We have reviewed recent sentences of similar cases. In the matter of Rurema Deografius v Uganda Criminal Appeal 185 of 2011 [2024] UGCA 254, the Court upheld the sentence of 22 years for aggravated defilement where the Appellant defiled a 10-year-old girl.
In the recent case of Kwezira Jonan v Uganda Criminal Appeal No. 195 of 2014, delivered on 3rd September 2024, a sentence of 21 years for Aggravated defilement of an 8-year-old girl, was reduced to 18 years from the date of conviction.
In conclusion, we align ourselves with Tusabe John Bosco case (supra) and the recent case of Kwezira Jonan (supra).

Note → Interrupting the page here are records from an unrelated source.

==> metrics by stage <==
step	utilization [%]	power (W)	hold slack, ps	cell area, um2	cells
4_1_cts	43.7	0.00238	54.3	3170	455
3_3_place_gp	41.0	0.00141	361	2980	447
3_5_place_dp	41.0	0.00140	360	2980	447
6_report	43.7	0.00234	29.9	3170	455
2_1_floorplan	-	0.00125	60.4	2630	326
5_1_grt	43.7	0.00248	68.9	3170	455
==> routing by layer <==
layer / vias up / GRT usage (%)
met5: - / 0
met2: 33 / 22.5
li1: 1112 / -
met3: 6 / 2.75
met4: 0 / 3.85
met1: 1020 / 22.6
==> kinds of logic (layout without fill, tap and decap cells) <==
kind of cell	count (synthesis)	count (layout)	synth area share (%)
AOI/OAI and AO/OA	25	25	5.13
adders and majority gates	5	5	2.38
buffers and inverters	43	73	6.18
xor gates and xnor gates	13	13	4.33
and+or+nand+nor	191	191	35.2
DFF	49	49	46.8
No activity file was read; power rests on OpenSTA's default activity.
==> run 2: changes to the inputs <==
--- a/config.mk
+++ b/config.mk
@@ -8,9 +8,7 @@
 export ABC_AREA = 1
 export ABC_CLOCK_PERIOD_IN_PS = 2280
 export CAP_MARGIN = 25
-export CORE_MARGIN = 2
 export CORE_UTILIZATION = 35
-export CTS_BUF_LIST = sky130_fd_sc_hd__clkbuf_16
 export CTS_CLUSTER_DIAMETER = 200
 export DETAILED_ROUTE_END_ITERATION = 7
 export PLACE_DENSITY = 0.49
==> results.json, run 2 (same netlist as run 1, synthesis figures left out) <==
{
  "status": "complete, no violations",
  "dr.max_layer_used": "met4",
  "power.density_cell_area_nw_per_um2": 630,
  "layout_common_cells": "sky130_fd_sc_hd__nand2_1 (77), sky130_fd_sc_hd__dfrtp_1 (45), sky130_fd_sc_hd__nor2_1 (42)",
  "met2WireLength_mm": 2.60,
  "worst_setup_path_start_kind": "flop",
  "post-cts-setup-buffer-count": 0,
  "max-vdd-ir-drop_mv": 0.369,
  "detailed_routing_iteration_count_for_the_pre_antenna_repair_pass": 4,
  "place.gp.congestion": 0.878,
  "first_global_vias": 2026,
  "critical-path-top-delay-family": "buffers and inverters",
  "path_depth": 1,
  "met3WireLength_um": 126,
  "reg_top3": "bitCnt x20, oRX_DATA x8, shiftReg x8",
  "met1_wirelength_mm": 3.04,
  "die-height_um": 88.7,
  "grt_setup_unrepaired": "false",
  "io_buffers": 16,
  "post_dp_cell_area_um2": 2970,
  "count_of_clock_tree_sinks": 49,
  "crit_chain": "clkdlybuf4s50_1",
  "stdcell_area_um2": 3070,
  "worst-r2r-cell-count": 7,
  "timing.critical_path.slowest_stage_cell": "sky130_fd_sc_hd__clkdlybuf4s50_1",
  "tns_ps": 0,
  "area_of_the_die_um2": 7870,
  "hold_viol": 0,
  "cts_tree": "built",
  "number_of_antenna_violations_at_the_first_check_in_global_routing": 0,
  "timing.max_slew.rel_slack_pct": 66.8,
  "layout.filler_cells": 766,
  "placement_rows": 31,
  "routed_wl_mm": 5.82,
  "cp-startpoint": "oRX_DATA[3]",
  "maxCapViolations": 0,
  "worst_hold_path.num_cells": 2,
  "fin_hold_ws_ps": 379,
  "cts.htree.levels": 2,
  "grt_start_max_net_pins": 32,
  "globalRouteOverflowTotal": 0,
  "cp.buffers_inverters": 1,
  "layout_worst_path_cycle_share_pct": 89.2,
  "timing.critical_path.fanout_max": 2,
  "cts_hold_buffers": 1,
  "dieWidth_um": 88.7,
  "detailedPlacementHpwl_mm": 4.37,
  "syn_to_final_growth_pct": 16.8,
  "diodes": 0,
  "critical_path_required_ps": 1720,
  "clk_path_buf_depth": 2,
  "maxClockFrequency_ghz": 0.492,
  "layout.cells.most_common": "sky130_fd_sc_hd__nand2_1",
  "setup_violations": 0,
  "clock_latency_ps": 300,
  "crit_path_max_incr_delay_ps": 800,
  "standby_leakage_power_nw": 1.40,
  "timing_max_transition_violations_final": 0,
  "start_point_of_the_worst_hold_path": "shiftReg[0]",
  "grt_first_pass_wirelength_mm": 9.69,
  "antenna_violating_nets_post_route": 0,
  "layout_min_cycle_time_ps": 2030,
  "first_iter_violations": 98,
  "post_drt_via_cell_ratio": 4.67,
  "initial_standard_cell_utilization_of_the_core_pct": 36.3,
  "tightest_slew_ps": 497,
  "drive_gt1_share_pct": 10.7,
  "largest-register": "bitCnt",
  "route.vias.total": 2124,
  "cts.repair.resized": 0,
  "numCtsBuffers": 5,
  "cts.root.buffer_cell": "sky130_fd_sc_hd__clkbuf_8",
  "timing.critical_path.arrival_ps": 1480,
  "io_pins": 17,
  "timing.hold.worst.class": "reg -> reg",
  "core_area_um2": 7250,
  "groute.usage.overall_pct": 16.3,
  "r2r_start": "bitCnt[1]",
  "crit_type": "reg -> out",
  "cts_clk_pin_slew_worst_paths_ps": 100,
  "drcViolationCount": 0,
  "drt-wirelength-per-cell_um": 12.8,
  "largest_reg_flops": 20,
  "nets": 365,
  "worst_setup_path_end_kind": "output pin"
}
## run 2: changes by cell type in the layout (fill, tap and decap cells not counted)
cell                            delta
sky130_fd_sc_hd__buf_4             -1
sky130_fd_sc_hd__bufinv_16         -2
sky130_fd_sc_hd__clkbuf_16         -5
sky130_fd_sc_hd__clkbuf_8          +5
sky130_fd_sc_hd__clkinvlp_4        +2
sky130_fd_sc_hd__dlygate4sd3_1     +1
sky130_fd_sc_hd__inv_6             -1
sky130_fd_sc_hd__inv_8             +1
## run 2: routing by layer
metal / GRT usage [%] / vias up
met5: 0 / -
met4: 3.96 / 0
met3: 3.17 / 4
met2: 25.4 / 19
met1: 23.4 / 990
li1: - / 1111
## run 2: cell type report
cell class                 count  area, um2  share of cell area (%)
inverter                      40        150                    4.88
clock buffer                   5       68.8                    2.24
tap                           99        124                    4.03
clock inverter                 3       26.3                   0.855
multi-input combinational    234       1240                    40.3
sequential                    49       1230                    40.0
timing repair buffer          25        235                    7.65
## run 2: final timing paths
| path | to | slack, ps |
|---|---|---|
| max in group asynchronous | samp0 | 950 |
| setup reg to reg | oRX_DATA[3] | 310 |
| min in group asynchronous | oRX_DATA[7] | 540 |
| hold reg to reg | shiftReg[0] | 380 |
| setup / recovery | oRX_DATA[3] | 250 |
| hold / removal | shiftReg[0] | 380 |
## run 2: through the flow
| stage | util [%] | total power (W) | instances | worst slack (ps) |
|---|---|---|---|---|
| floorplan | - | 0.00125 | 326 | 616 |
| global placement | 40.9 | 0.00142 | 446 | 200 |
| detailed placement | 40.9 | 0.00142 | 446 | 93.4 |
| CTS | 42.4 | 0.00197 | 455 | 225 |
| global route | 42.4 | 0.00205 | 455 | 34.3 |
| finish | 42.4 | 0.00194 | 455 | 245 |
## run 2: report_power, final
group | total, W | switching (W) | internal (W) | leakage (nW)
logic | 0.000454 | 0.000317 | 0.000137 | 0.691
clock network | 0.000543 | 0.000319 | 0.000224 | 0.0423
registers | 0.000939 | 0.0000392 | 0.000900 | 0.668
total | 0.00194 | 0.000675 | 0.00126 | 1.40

The Appellant was 23 years old at the time of committing the offence. The Court also considers the age of the victim at the time of the commission of the offence, and the fact that sexual offences are rampant and call for a deterrent sentence. Be that as it may the latest precedents give a range of approximately 14-22 years for similar offences of that nature.
On account of the aforesaid, we allow the appeal against sentence and set aside the sentence of the Trial Court. We shall now proceed to sentence the Appellant afresh pursuant to Section 11 of the **Judicature Act Cap 13** which provides as follows:
"... For the purpose of hearing and determining an appeal, the Court of Appeal shall have all the powers, authority and jurisdiction vested under any written law in the Court from the exercise of the original jurisdiction of which the appeal originally emanated."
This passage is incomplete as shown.